As colds go, this one was fairly mild.  There were a handful of minor symptoms and two really bad ones.  The first was the constant need for sleep.  I would allow myself to sleep in, but an hour later I needed a nap.   Naps all day, every day for a week.  Only cats and teenage girls need that much sleep.

The other symptom was apathy.  This one I found a bit disturbing.  I didn't play guitar for a week and I didn't care.  I didn't care to hear music, talk about music, consider teaching, or any of the other things in my professional life that I hold dear.  Intellectually I knew that it was caused by the illness  and the feelings were temporary.  But emotionally I was shook up.

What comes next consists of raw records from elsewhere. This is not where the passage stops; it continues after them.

==> src/rtl/core/tcs_pkg.sv <==
// Shared constants, status codes and index helpers for the circumsphere unit.
package tcs_pkg;

	localparam int COORD_WIDTH_DEF = 32;
	localparam int MUL_CHUNK = 16;

	typedef logic [1:0] status_t;

	localparam status_t STATUS_OK    = 2'd0;
	localparam status_t STATUS_DEGEN = 2'd1;
	localparam status_t STATUS_CLAMP = 2'd2;

	// 2x2 minor k uses the pair of rows/columns {lo_idx(k), hi_idx(k)}:
	// k = 0 -> {1,2}, k = 1 -> {0,2}, k = 2 -> {0,1}
	function automatic int lo_idx(input int k);
		return (k == 0) ? 1 : 0;
	endfunction

	function automatic int hi_idx(input int k);
		return (k == 2) ? 1 : 2;
	endfunction

endpackage

==> src/rtl/core/tcs_mul.sv <==
// Pipelined signed multiplier, one MUL_CHUNK-bit slice of b per stage.
module tcs_mul
	import tcs_pkg::*;
#(
	parameter int AW = 16,
	parameter int BW = 16
) (
	input  logic                     clk,
	input  logic                     en,
	input  logic signed [AW-1:0]     a,
	input  logic signed [BW-1:0]     b,
	output logic signed [AW+BW-1:0]  p
);

	localparam int NCH = (BW + MUL_CHUNK - 1) / MUL_CHUNK;
	localparam int BX  = NCH * MUL_CHUNK;
	localparam int AX  = AW + BX;

	logic signed [AW-1:0] a_s   [NCH];
	logic signed [BX-1:0] b_s   [NCH];
	logic signed [AX-1:0] acc_s [NCH];

	for (genvar k = 0; k < NCH; k++) begin : g_st
		logic signed [AW-1:0]          a_in;
		logic signed [BX-1:0]          b_in;
		logic signed [AX-1:0]          acc_in;
		logic [MUL_CHUNK-1:0]          dig;
		logic signed [MUL_CHUNK:0]     sdig;
		logic signed [AW+MUL_CHUNK:0]  prod;

		if (k == 0) begin : g_head
			assign a_in   = a;
			assign b_in   = BX'(b);
			assign acc_in = '0;
		end else begin : g_body
			assign a_in   = a_s[k-1];
			assign b_in   = b_s[k-1];
			assign acc_in = acc_s[k-1];
		end

		assign dig  = b_in[k*MUL_CHUNK +: MUL_CHUNK];
		// top slice carries the sign of b
		assign sdig = (k == NCH - 1) ? {dig[MUL_CHUNK-1], dig} : {1'b0, dig};
		assign prod = a_in * sdig;

		always_ff @(posedge clk) begin
			if (en) begin
				a_s[k]   <= a_in;
				b_s[k]   <= b_in;
				acc_s[k] <= acc_in + (AX'(prod) <<< (k * MUL_CHUNK));
			end
		end
	end

	assign p = acc_s[NCH-1][AW+BW-1:0];

endmodule

==> config.mk <==
export PLATFORM = sky130hd
export DESIGN_NAME = tcs_mul
export DESIGN_NICKNAME = d
export VERILOG_FILES = /design/src/rtl/core/tcs_pkg.sv /design/src/rtl/core/tcs_mul.sv
export SDC_FILE = /design/constraint.sdc
export NUM_CORES = 1
export LEC_CHECK = 0
export BUFFER_PORTS_ARGS = -buffer_cell sky130_fd_sc_hd__buf_2
export CAP_MARGIN = 20
export CORE_MARGIN = 4
export CORE_UTILIZATION = 59
export DETAILED_ROUTE_END_ITERATION = 12
export HOLD_SLACK_MARGIN = 0.1
export PLACE_DENSITY = 0.78
export SLEW_MARGIN = 0
export SYNTH_ARGS = -nofsm -noshare
export SYNTH_HDL_FRONTEND = slang
export SYNTH_SLANG_ARGS = --single-unit
==> constraint.sdc <==
create_clock -name clk -period 11.8 [get_ports clk]
set_input_delay 0.59 -clock clk [delete_from_list [all_inputs] [get_ports clk]]
set_output_delay 0.59 -clock clk [all_outputs]
set_load 0.02 [all_outputs]
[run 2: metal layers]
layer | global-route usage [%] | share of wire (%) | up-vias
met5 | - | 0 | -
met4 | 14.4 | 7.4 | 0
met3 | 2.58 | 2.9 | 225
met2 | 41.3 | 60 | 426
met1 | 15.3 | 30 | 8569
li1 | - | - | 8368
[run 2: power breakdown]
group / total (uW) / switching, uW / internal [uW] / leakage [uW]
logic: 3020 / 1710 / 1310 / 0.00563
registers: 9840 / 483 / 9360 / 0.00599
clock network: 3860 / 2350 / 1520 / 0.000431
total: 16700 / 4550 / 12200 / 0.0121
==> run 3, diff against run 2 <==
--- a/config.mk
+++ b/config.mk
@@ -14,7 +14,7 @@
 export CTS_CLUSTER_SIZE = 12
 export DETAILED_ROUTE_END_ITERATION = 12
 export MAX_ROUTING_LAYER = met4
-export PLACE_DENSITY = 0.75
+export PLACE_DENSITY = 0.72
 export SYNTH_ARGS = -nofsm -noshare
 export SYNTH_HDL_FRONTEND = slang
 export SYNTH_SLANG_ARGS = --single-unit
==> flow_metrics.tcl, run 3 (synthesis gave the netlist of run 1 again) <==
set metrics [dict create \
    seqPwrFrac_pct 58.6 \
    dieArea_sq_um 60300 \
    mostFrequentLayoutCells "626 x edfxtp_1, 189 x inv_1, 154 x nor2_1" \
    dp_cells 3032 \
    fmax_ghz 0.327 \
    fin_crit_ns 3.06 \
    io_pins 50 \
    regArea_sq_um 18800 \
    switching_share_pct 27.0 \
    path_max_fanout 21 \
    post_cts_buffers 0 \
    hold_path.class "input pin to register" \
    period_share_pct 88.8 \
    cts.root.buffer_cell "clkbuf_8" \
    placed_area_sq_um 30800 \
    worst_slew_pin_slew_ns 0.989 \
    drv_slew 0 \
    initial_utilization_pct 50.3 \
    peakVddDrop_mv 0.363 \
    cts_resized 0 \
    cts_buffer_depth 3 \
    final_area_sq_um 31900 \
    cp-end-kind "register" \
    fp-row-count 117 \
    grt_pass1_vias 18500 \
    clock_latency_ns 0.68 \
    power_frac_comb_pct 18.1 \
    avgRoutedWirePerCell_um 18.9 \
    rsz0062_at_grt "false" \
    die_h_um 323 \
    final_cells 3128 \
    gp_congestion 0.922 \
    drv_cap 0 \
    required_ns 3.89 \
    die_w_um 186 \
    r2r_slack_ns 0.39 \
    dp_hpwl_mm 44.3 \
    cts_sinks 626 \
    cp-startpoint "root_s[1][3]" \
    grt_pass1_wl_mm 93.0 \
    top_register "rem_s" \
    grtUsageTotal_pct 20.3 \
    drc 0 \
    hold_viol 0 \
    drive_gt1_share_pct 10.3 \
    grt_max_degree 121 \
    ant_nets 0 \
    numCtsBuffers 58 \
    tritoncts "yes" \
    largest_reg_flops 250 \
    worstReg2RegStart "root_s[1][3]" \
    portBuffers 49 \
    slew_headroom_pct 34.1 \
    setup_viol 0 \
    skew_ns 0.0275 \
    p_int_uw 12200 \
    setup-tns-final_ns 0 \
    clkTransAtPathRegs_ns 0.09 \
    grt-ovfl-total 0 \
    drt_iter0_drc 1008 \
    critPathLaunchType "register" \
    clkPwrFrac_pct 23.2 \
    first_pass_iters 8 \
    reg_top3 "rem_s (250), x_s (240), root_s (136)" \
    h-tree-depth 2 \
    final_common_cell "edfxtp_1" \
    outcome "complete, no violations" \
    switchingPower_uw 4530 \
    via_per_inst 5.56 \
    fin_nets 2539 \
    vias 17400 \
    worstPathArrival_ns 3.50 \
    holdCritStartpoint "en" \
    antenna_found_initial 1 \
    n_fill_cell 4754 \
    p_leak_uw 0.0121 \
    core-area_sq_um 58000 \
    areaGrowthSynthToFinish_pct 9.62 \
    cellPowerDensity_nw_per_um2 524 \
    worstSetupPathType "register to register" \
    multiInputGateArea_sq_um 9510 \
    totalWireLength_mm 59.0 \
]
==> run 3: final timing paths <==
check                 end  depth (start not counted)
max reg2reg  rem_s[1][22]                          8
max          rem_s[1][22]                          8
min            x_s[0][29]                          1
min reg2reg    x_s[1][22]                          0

Music has always been with me.  But so has my enthusiasm for music.  This enthusiasm has seen me through the hard times.  It has pushed me toward creativity, lifted me over the technical hurdles of my instrument, and given me the words I need to be an effective teacher.  I depend on it for my survival and for a brief few days it was gone.

Every artist in every discipline can relate.  This enthusiasm, or passion to use a cliche, is our prime motivator and is very difficult to deny.  Some might refer to it as an addiction, but it's more fundamental than that.  More aligned with eating and sleeping.  This is why I guffaw at the notion of retirement.  Retirement from eating, breathing, and sleeping can be risky.  But I didn't step away from music.  Music stepped away from me and I didn't see that coming.

It was a peculiar sensation.  Like being disconnected from yourself.  I had a wide variety of thoughts on the subject for a few days.  Most of them were even more melodramatic.  Fortunately I'm feeling much better and my life is getting back to normal.  My enthusiasm has returned, albeit tempered by my need to grab a nap from time to time.

This enthusiasm for music has always been with me.  Until last week, I would have said that I can't remember a time when it wasn't there.  I won't ever take it for granted again.  I realize now more than before how wonderful a gift it is.  As Joni Mitchell reminded us, "You don't know what you've got 'til it's gone".